Third comes the assessment of contributions. 401(k) plans permit both employee and employer contributions. All employer contributions have to be placed in participant accounts based on the formula decided upon in the plan document. There are four types of contributions to be considered:
a. Employee Contributions
401(k) plans are based on a plan that receives pre-tax contributions instead of receiving that money in the form of a cash payment now. If automatic enrollment is chosen then all employees can be enrolled, as long as they have the option to “opt out” of contributing to the plan.
b. Safe Harbor Contributions
A safe harbor 401(k) plan automatically satisfies the ADP/ACP testing requirements, as well as automatically satisfying minimum contribution requirements when there are no profit sharing contributions. Eligible safe harbor contributions would include: 4% matching contribution, 5% matching contribution (QACA safe harbor plans only), 3% non-elective contribution. These are all mandatory contributions, subject to 100% vesting, and may not be subject to allocation conditions.
c. Matching Contributions
Each year the match rate can be determined based upon the elective deferrals made by participants. If the matching contribution is funded after the end of the year, participants can be required to satisfy certain allocation conditions in order to receive a contribution.
d. Non-Elective (Profit Sharing) Contributions
In this type of contribution the employer has the flexibility to determine the contribution amount annually. The employer is then able to contribute more when there are high profits and less when business is struggling, without having to amend the plan’s contribution formula.

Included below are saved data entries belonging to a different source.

## src/rtl/i2c_target_responder_if.sv

```systemverilog
// Bus and host-port bundle for the two-wire target responder.
// master: initiator/host side (drives scl, sda_in, host writes); slave: the responder.
interface i2c_target_responder_if;
  logic        scl;
  logic        sda_in;
  logic        sda_oe;
  logic [7:0]  data;
  logic        write;
  logic [3:0]  addin;
  logic [31:0] rxOut;
  logic        rxValid;
  logic        busy;
  logic        genCall;

  modport master (
    output scl, sda_in, data, write, addin,
    input  sda_oe, rxOut, rxValid, busy, genCall
  );

  modport slave (
    input  scl, sda_in, data, write, addin,
    output sda_oe, rxOut, rxValid, busy, genCall
  );
endinterface

```

## src/rtl/i2c_target_responder.sv

```systemverilog
// Two-wire target responder: oversamples scl/sda, detects START/STOP, matches a
// 7-bit address, assembles 4-byte write words and returns a host-loaded read word.
// Optional feature macro: GENERAL_CALL_EN (address byte 8'h00 accepted as a write
// general call, flagged on genCall). Without it genCall is held 0.
module i2c_target_responder #(
  parameter logic [6:0] DEV_ADDR_RST = 7'h50,
  parameter int         SYNC_STAGES  = 2
) (
  input logic                   clk,
  input logic                   reset,
  i2c_target_responder_if.slave bus
);

  typedef enum logic [2:0] {
    IDLE, ADDR, ADDR_ACK, WR_BYTE, WR_ACK, RD_BYTE, RD_ACK, IGNORE
  } state_t;

  state_t                 state, state_n;
  logic [SYNC_STAGES-1:0] scl_sync, sda_sync;
  logic                   scl_s, sda_s, scl_d, sda_d;
  logic                   scl_rise, scl_fall, start_det, stop_det;

  logic [6:0]  dev_addr;
  logic [31:0] rd_word;

  logic [3:0]  bit_cnt, bit_cnt_n;
  logic [2:0]  byte_cnt, byte_cnt_n;
  logic [7:0]  rx_sh, rx_sh_n;
  logic [7:0]  tx_sh, tx_sh_n;
  logic [7:0]  rd_sel;
  logic [31:0] rx_word, rx_word_n;
  logic [31:0] rx_out, rx_out_n;
  logic        ack_bit, ack_bit_n;
  logic        oe, oe_n;
  logic        rx_valid, rx_valid_n;
  logic        busy_r, busy_n;
  logic        gc_r, gc_n;
  logic        addr_ok, gc_hit;

  // Byte n of the read word, MSB byte first; anything past the fourth reads as all ones.
  function automatic logic [7:0] rd_byte(input logic [31:0] w, input logic [2:0] n);
    case (n)
      3'd0:    rd_byte = w[31:24];
      3'd1:    rd_byte = w[23:16];
      3'd2:    rd_byte = w[15:8];
      3'd3:    rd_byte = w[7:0];
      default: rd_byte = 8'hFF;
    endcase
  endfunction

  // Synchronise scl/sda and keep one extra delayed copy for edge detection.
  always_ff @(posedge clk) begin
    if (reset) begin
      scl_sync <= '1;
      sda_sync <= '1;
      scl_d    <= 1'b1;
      sda_d    <= 1'b1;
    end else begin
      scl_sync <= {scl_sync[SYNC_STAGES-2:0], bus.scl};
      sda_sync <= {sda_sync[SYNC_STAGES-2:0], bus.sda_in};
      scl_d    <= scl_s;
      sda_d    <= sda_s;
    end
  end

  assign scl_s     = scl_sync[SYNC_STAGES-1];
  assign sda_s     = sda_sync[SYNC_STAGES-1];
  assign scl_rise  = scl_s & ~scl_d;
  assign scl_fall  = ~scl_s & scl_d;
  assign start_det = scl_s & sda_d & ~sda_s;
  assign stop_det  = scl_s & ~sda_d & sda_s;
  assign rd_sel    = rd_byte(rd_word, byte_cnt);

  // Host register writes; they land immediately, even mid-transfer.
  always_ff @(posedge clk) begin
    if (reset) begin
      dev_addr <= DEV_ADDR_RST;
      rd_word  <= '0;
    end else if (bus.write) begin
      case (bus.addin)
        4'd0:    dev_addr       <= bus.data[6:0];
        4'd1:    rd_word[31:24] <= bus.data;
        4'd2:    rd_word[23:16] <= bus.data;
        4'd3:    rd_word[15:8]  <= bus.data;
        4'd4:    rd_word[7:0]   <= bus.data;
        default: ;
      endcase
    end
  end

  // Address decode of the received address byte (7-bit address plus R/W in bit 0).
  always_comb begin
    addr_ok = 1'b0;
    gc_hit  = 1'b0;
`ifdef GENERAL_CALL_EN
    if (rx_sh == 8'h00) begin
      addr_ok = 1'b1;
      gc_hit  = 1'b1;
    end else if (rx_sh[7:1] == 7'd0) begin
      addr_ok = 1'b0;
    end else begin
      addr_ok = (rx_sh[7:1] == dev_addr);
    end
`else
    addr_ok = (rx_sh[7:1] == dev_addr);
`endif
  end

  // State register and all transfer-tracking registers.
  always_ff @(posedge clk) begin
    if (reset) begin
      state    <= IDLE;
      bit_cnt  <= '0;
      byte_cnt <= '0;
      rx_sh    <= '0;
      tx_sh    <= '0;
      rx_word  <= '0;
      rx_out   <= '0;
      ack_bit  <= 1'b0;
      oe       <= 1'b0;
      rx_valid <= 1'b0;
      busy_r   <= 1'b0;
      gc_r     <= 1'b0;
    end else begin
      state    <= state_n;
      bit_cnt  <= bit_cnt_n;
      byte_cnt <= byte_cnt_n;
      rx_sh    <= rx_sh_n;
      tx_sh    <= tx_sh_n;
      rx_word  <= rx_word_n;
      rx_out   <= rx_out_n;
      ack_bit  <= ack_bit_n;
      oe       <= oe_n;
      rx_valid <= rx_valid_n;
      busy_r   <= busy_n;
      gc_r     <= gc_n;
    end
  end

  // Next-state logic: bits are taken on scl rise, sda drive changes only on scl fall.
  always_comb begin
    state_n    = state;
    bit_cnt_n  = bit_cnt;
    byte_cnt_n = byte_cnt;
    rx_sh_n    = rx_sh;
    tx_sh_n    = tx_sh;
    rx_word_n  = rx_word;
    rx_out_n   = rx_out;
    ack_bit_n  = ack_bit;
    oe_n       = oe;
    rx_valid_n = 1'b0;
    busy_n     = busy_r;
    gc_n       = gc_r;

    if (stop_det) begin
      state_n    = IDLE;
      bit_cnt_n  = '0;
      byte_cnt_n = '0;
      oe_n       = 1'b0;
      busy_n     = 1'b0;
      gc_n       = 1'b0;
    end else if (start_det) begin
      // Fresh or repeated START: drop any partial word and re-arm address capture.
      state_n    = ADDR;
      bit_cnt_n  = '0;
      byte_cnt_n = '0;
      rx_word_n  = '0;
      oe_n       = 1'b0;
      gc_n       = 1'b0;
    end else begin
      case (state)
        ADDR: begin
          if (scl_rise) begin
            rx_sh_n   = {rx_sh[6:0], sda_s};
            bit_cnt_n = bit_cnt + 4'd1;
          end else if (scl_fall && bit_cnt == 4'd8) begin
            bit_cnt_n = '0;
            if (addr_ok) begin
              state_n = ADDR_ACK;
              oe_n    = 1'b1;
              busy_n  = 1'b1;
              gc_n    = gc_hit;
            end else begin
              state_n = IGNORE;
              busy_n  = 1'b0;
              gc_n    = 1'b0;
            end
          end
        end
        ADDR_ACK: begin
          if (scl_fall) begin
            if (rx_sh[0]) begin
              state_n    = RD_BYTE;
              tx_sh_n    = rd_sel;
              oe_n       = ~rd_sel[7];
              byte_cnt_n = 3'd1;
            end else begin
              state_n = WR_BYTE;
              oe_n    = 1'b0;
            end
          end
        end
        WR_BYTE: begin
          if (scl_rise) begin
            rx_sh_n   = {rx_sh[6:0], sda_s};
            bit_cnt_n = bit_cnt + 4'd1;
          end else if (scl_fall && bit_cnt == 4'd8) begin
            bit_cnt_n = '0;
            if (byte_cnt < 3'd4) begin
              rx_word_n  = {rx_word[23:0], rx_sh};
              byte_cnt_n = byte_cnt + 3'd1;
              state_n    = WR_ACK;
              oe_n       = 1'b1;
            end else begin
              state_n = IGNORE;
              oe_n    = 1'b0;
              busy_n  = 1'b0;
              gc_n    = 1'b0;
            end
          end
        end
        WR_ACK: begin
          if (scl_fall) begin
            state_n = WR_BYTE;
            oe_n    = 1'b0;
            if (byte_cnt == 3'd4) begin
              rx_out_n   = rx_word;
              rx_valid_n = 1'b1;
            end
          end
        end
        RD_BYTE: begin
          if (scl_rise) begin
            bit_cnt_n = bit_cnt + 4'd1;
          end else if (scl_fall) begin
            if (bit_cnt == 4'd8) begin
              state_n   = RD_ACK;
              oe_n      = 1'b0;
              bit_cnt_n = '0;
            end else begin
              oe_n    = ~tx_sh[6];
              tx_sh_n = {tx_sh[6:0], 1'b1};
            end
          end
        end
        RD_ACK: begin
          if (scl_rise) begin
            ack_bit_n = sda_s;
          end else if (scl_fall) begin
            if (!ack_bit) begin
              state_n = RD_BYTE;
              tx_sh_n = rd_sel;
              oe_n    = ~rd_sel[7];
              if (byte_cnt < 3'd5) byte_cnt_n = byte_cnt + 3'd1;
            end else begin
              state_n = IGNORE;
              oe_n    = 1'b0;
              busy_n  = 1'b0;
              gc_n    = 1'b0;
            end
          end
        end
        IGNORE: oe_n = 1'b0;
        default: ;
      endcase
    end
  end

  assign bus.sda_oe  = oe;
  assign bus.rxOut   = rx_out;
  assign bus.rxValid = rx_valid;
  assign bus.busy    = busy_r;
  assign bus.genCall = gc_r;

endmodule

```

## src/flat_wrapper.sv

```systemverilog
// flat-port wrapper written by rule: the top's interface ports become plain ports
module i2c_target_responder_flat 
#(
  parameter logic [6:0] DEV_ADDR_RST = 7'h50,
  parameter int         SYNC_STAGES  = 2
)
  (clk, reset, bus_scl, bus_sda_in, bus_data, bus_write, bus_addin, bus_sda_oe, bus_rxOut, bus_rxValid, bus_busy, bus_genCall);
  i2c_target_responder_if bus_i ();
  input logic clk;
  input logic reset;
  input wire logic [$bits(bus_i.scl)-1:0] bus_scl;
  input wire logic [$bits(bus_i.sda_in)-1:0] bus_sda_in;
  input wire logic [$bits(bus_i.data)-1:0] bus_data;
  input wire logic [$bits(bus_i.write)-1:0] bus_write;
  input wire logic [$bits(bus_i.addin)-1:0] bus_addin;
  output wire logic [$bits(bus_i.sda_oe)-1:0] bus_sda_oe;
  output wire logic [$bits(bus_i.rxOut)-1:0] bus_rxOut;
  output wire logic [$bits(bus_i.rxValid)-1:0] bus_rxValid;
  output wire logic [$bits(bus_i.busy)-1:0] bus_busy;
  output wire logic [$bits(bus_i.genCall)-1:0] bus_genCall;
  assign bus_i.scl = bus_scl;
  assign bus_i.sda_in = bus_sda_in;
  assign bus_i.data = bus_data;
  assign bus_i.write = bus_write;
  assign bus_i.addin = bus_addin;
  assign bus_sda_oe = bus_i.sda_oe;
  assign bus_rxOut = bus_i.rxOut;
  assign bus_rxValid = bus_i.rxValid;
  assign bus_busy = bus_i.busy;
  assign bus_genCall = bus_i.genCall;
  i2c_target_responder #(.DEV_ADDR_RST(DEV_ADDR_RST), .SYNC_STAGES(SYNC_STAGES)) u_core (.clk(clk), .reset(reset), .bus(bus_i));
endmodule
```
===== config.mk =====
export PLATFORM = sky130hd
export DESIGN_NAME = seq_serializer
export DESIGN_NICKNAME = d
export VERILOG_FILES = /design/src/rtl/seq_serializer.sv
export SDC_FILE = /design/constraint.sdc
export NUM_CORES = 1
export LEC_CHECK = 0
export CORE_UTILIZATION = 60
export CTS_CLUSTER_DIAMETER = 100
export DETAILED_ROUTE_END_ITERATION = 10
export DONT_BUFFER_PORTS = 1
export PLACE_DENSITY = 0.76
export SLEW_MARGIN = 20
export SYNTH_ARGS = -nofsm -noshare
export SYNTH_HDL_FRONTEND = slang
export SYNTH_SLANG_ARGS = --single-unit

===== constraint.sdc =====
create_clock -name clk -period 2.3 [get_ports clk]
set_input_delay 0.69 -clock clk [delete_from_list [all_inputs] [get_ports clk]]
set_output_delay 0.69 -clock clk [all_outputs]
set_load 0.1 [all_outputs]
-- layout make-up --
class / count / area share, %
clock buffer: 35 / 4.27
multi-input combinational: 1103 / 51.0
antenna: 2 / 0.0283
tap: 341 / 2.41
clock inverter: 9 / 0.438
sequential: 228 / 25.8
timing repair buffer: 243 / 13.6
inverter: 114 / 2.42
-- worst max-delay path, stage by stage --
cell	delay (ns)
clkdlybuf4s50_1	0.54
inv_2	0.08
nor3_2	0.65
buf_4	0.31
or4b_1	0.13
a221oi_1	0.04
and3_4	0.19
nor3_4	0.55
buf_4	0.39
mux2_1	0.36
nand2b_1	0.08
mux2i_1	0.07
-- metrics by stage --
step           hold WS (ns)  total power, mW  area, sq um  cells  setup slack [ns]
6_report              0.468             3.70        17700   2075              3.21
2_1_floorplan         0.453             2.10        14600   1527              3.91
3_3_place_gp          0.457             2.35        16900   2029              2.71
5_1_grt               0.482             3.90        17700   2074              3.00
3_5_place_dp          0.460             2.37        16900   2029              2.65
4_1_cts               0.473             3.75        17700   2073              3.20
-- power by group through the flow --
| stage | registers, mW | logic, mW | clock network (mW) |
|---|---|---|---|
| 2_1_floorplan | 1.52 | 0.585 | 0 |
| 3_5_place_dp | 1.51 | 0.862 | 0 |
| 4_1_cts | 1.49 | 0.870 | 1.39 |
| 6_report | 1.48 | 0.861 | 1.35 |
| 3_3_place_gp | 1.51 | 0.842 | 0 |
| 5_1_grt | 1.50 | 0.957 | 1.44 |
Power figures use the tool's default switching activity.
**src/rtl/alu_share_if.sv**
```systemverilog
// Request/response bundle between the two ALU requesters and alu_share_ctrl.
// Handshake: a transfer occurs on a rising edge where valid and ready are both 1;
// the source holds valid and its payload stable until that edge and never waits on ready.
interface alu_share_if #(
    parameter int WIDTH = 64
);
    logic [1:0]       req_valid;
    logic [1:0]       req_ready;
    logic [1:0]       req_op0;
    logic [1:0]       req_op1;
    logic [WIDTH-1:0] req_a0;
    logic [WIDTH-1:0] req_a1;
    logic [WIDTH-1:0] req_b0;
    logic [WIDTH-1:0] req_b1;
    logic [1:0]       req_setcc;
    logic             rsp_valid;
    logic             rsp_ready;
    logic             rsp_id;
    logic [WIDTH-1:0] rsp_y;
    logic             rsp_zf;
    logic             rsp_sf;
    logic             rsp_of;

    modport master (
        output req_valid, req_op0, req_op1, req_a0, req_a1, req_b0, req_b1, req_setcc,
        output rsp_ready,
        input  req_ready,
        input  rsp_valid, rsp_id, rsp_y, rsp_zf, rsp_sf, rsp_of
    );

    modport slave (
        input  req_valid, req_op0, req_op1, req_a0, req_a1, req_b0, req_b1, req_setcc,
        input  rsp_ready,
        output req_ready,
        output rsp_valid, rsp_id, rsp_y, rsp_zf, rsp_sf, rsp_of
    );
endinterface

```
**src/rtl/alu_share_ctrl.sv**
```systemverilog
// Round-robin sequencer sharing one combinational ALU between two requesters;
// registers the result with ZF/SF/OF and maintains the architectural condition codes.
module alu_share_ctrl #(
    parameter int WIDTH = 64
) (
    input  logic             clk,
    input  logic             rst,
    alu_share_if.slave       bus,
    output logic [1:0]       alu_s,
    output logic [WIDTH-1:0] alu_a,
    output logic [WIDTH-1:0] alu_b,
    input  logic [WIDTH-1:0] alu_y,
    input  logic             alu_of,
    output logic [2:0]       cc,
    output logic [1:0]       dbg_state
);
    typedef enum logic [1:0] {IDLE = 2'd0, EXEC = 2'd1, RESP = 2'd2} state_t;

    state_t           state, state_nx;
    logic             prio;
    logic             grant;
    logic             any_valid;
    logic [1:0]       op_q;
    logic [WIDTH-1:0] a_q;
    logic [WIDTH-1:0] b_q;
    logic             setcc_q;
    logic             id_q;
    logic             rsp_id_q;
    logic [WIDTH-1:0] rsp_y_q;
    logic             rsp_zf_q, rsp_sf_q, rsp_of_q;

    assign any_valid = |bus.req_valid;
    // On a tie the requester not served last wins; otherwise the lone requester.
    assign grant     = (bus.req_valid == 2'b11) ? prio : bus.req_valid[1];

    always_comb begin
        state_nx      = state;
        bus.req_ready = 2'b00;
        case (state)
            IDLE: begin
                if (any_valid && !rst) begin
                    bus.req_ready[grant] = 1'b1;
                    state_nx             = EXEC;
                end
            end
            EXEC:    state_nx = RESP;
            RESP:    if (bus.rsp_ready) state_nx = IDLE;
            default: state_nx = IDLE;
        endcase
    end

    always_ff @(posedge clk) begin
        if (rst) begin
            state    <= IDLE;
            prio     <= 1'b0;
            op_q     <= 2'b00;
            a_q      <= '0;
            b_q      <= '0;
            setcc_q  <= 1'b0;
            id_q     <= 1'b0;
            rsp_id_q <= 1'b0;
            rsp_y_q  <= '0;
            rsp_zf_q <= 1'b0;
            rsp_sf_q <= 1'b0;
            rsp_of_q <= 1'b0;
            cc       <= 3'b100;
        end else begin
            state <= state_nx;
            case (state)
                IDLE: begin
                    if (any_valid) begin
                        id_q    <= grant;
                        op_q    <= grant ? bus.req_op1 : bus.req_op0;
                        a_q     <= grant ? bus.req_a1 : bus.req_a0;
                        b_q     <= grant ? bus.req_b1 : bus.req_b0;
                        setcc_q <= bus.req_setcc[grant];
                    end
                end
                EXEC: begin
                    rsp_id_q <= id_q;
                    rsp_y_q  <= alu_y;
                    rsp_zf_q <= (alu_y == '0);
                    rsp_sf_q <= alu_y[WIDTH-1];
                    // Logic ops (S[1]=1) never overflow, whatever the ALU reports.
                    rsp_of_q <= op_q[1] ? 1'b0 : alu_of;
                end
                RESP: begin
                    if (bus.rsp_ready) begin
                        if (setcc_q) cc <= {rsp_zf_q, rsp_sf_q, rsp_of_q};
                        prio <= ~rsp_id_q;
                    end
                end
                default: ;
            endcase
        end
    end

    assign alu_s         = op_q;
    assign alu_a         = a_q;
    assign alu_b         = b_q;
    assign bus.rsp_valid = (state == RESP);
    assign bus.rsp_id    = rsp_id_q;
    assign bus.rsp_y     = rsp_y_q;
    assign bus.rsp_zf    = rsp_zf_q;
    assign bus.rsp_sf    = rsp_sf_q;
    assign bus.rsp_of    = rsp_of_q;
    assign dbg_state     = state;
endmodule

```
**src/flat_wrapper.sv**
```systemverilog
// flat-port wrapper written by rule: the top's interface ports become plain ports
module alu_share_ctrl_flat 
#(
    parameter int WIDTH = 64
)
  (clk, rst, alu_s, alu_a, alu_b, alu_y, alu_of, cc, dbg_state, bus_req_valid, bus_req_op0, bus_req_op1, bus_req_a0, bus_req_a1, bus_req_b0, bus_req_b1, bus_req_setcc, bus_rsp_ready, bus_req_ready, bus_rsp_valid, bus_rsp_id, bus_rsp_y, bus_rsp_zf, bus_rsp_sf, bus_rsp_of);
  alu_share_if #(.WIDTH(WIDTH)) bus_i ();
  input  logic clk;
  input  logic rst;
  output logic [1:0] alu_s;
  output logic [WIDTH-1:0] alu_a;
  output logic [WIDTH-1:0] alu_b;
  input  logic [WIDTH-1:0] alu_y;
  input  logic alu_of;
  output logic [2:0] cc;
  output logic [1:0] dbg_state;
  input wire logic [$bits(bus_i.req_valid)-1:0] bus_req_valid;
  input wire logic [$bits(bus_i.req_op0)-1:0] bus_req_op0;
  input wire logic [$bits(bus_i.req_op1)-1:0] bus_req_op1;
  input wire logic [$bits(bus_i.req_a0)-1:0] bus_req_a0;
  input wire logic [$bits(bus_i.req_a1)-1:0] bus_req_a1;
  input wire logic [$bits(bus_i.req_b0)-1:0] bus_req_b0;
  input wire logic [$bits(bus_i.req_b1)-1:0] bus_req_b1;
  input wire logic [$bits(bus_i.req_setcc)-1:0] bus_req_setcc;
  input wire logic [$bits(bus_i.rsp_ready)-1:0] bus_rsp_ready;
  output wire logic [$bits(bus_i.req_ready)-1:0] bus_req_ready;
  output wire logic [$bits(bus_i.rsp_valid)-1:0] bus_rsp_valid;
  output wire logic [$bits(bus_i.rsp_id)-1:0] bus_rsp_id;
  output wire logic [$bits(bus_i.rsp_y)-1:0] bus_rsp_y;
  output wire logic [$bits(bus_i.rsp_zf)-1:0] bus_rsp_zf;
  output wire logic [$bits(bus_i.rsp_sf)-1:0] bus_rsp_sf;
  output wire logic [$bits(bus_i.rsp_of)-1:0] bus_rsp_of;
  assign bus_i.req_valid = bus_req_valid;
  assign bus_i.req_op0 = bus_req_op0;
  assign bus_i.req_op1 = bus_req_op1;
  assign bus_i.req_a0 = bus_req_a0;
  assign bus_i.req_a1 = bus_req_a1;
  assign bus_i.req_b0 = bus_req_b0;
  assign bus_i.req_b1 = bus_req_b1;
  assign bus_i.req_setcc = bus_req_setcc;
  assign bus_i.rsp_ready = bus_rsp_ready;
  assign bus_req_ready = bus_i.req_ready;
  assign bus_rsp_valid = bus_i.rsp_valid;
  assign bus_rsp_id = bus_i.rsp_id;
  assign bus_rsp_y = bus_i.rsp_y;
  assign bus_rsp_zf = bus_i.rsp_zf;
  assign bus_rsp_sf = bus_i.rsp_sf;
  assign bus_rsp_of = bus_i.rsp_of;
  alu_share_ctrl #(.WIDTH(WIDTH)) u_core (.clk(clk), .rst(rst), .bus(bus_i), .alu_s(alu_s), .alu_a(alu_a), .alu_b(alu_b), .alu_y(alu_y), .alu_of(alu_of), .cc(cc), .dbg_state(dbg_state));
endmodule
```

The fourth part of 401(k) plans to be considered is vesting. When a participant removes themselves from the program they are entitled to the vested portion of their account balance. The rest must be forfeited to the plan. These forfeited portions can then be used to pay plan expenses or reduce future employer contributions. Most safe harbor contributions must always be 100% vested immediately and participants are required to become 100% vested when they reach retirement age.
Fifth in line is the matter of distributions. Many times plans only permit a lump sum distribution when a participant is released from service and required to receive a distribution. With the lump sum option, the participants must take their entire vested account balance in a single distribution, rather than the other forms available, such as installment plans.
And finally, the last part of the plan to be considered is loans. Loans can be allowed or disallowed. Though they are popular with employees, it can complicate administration for the employer.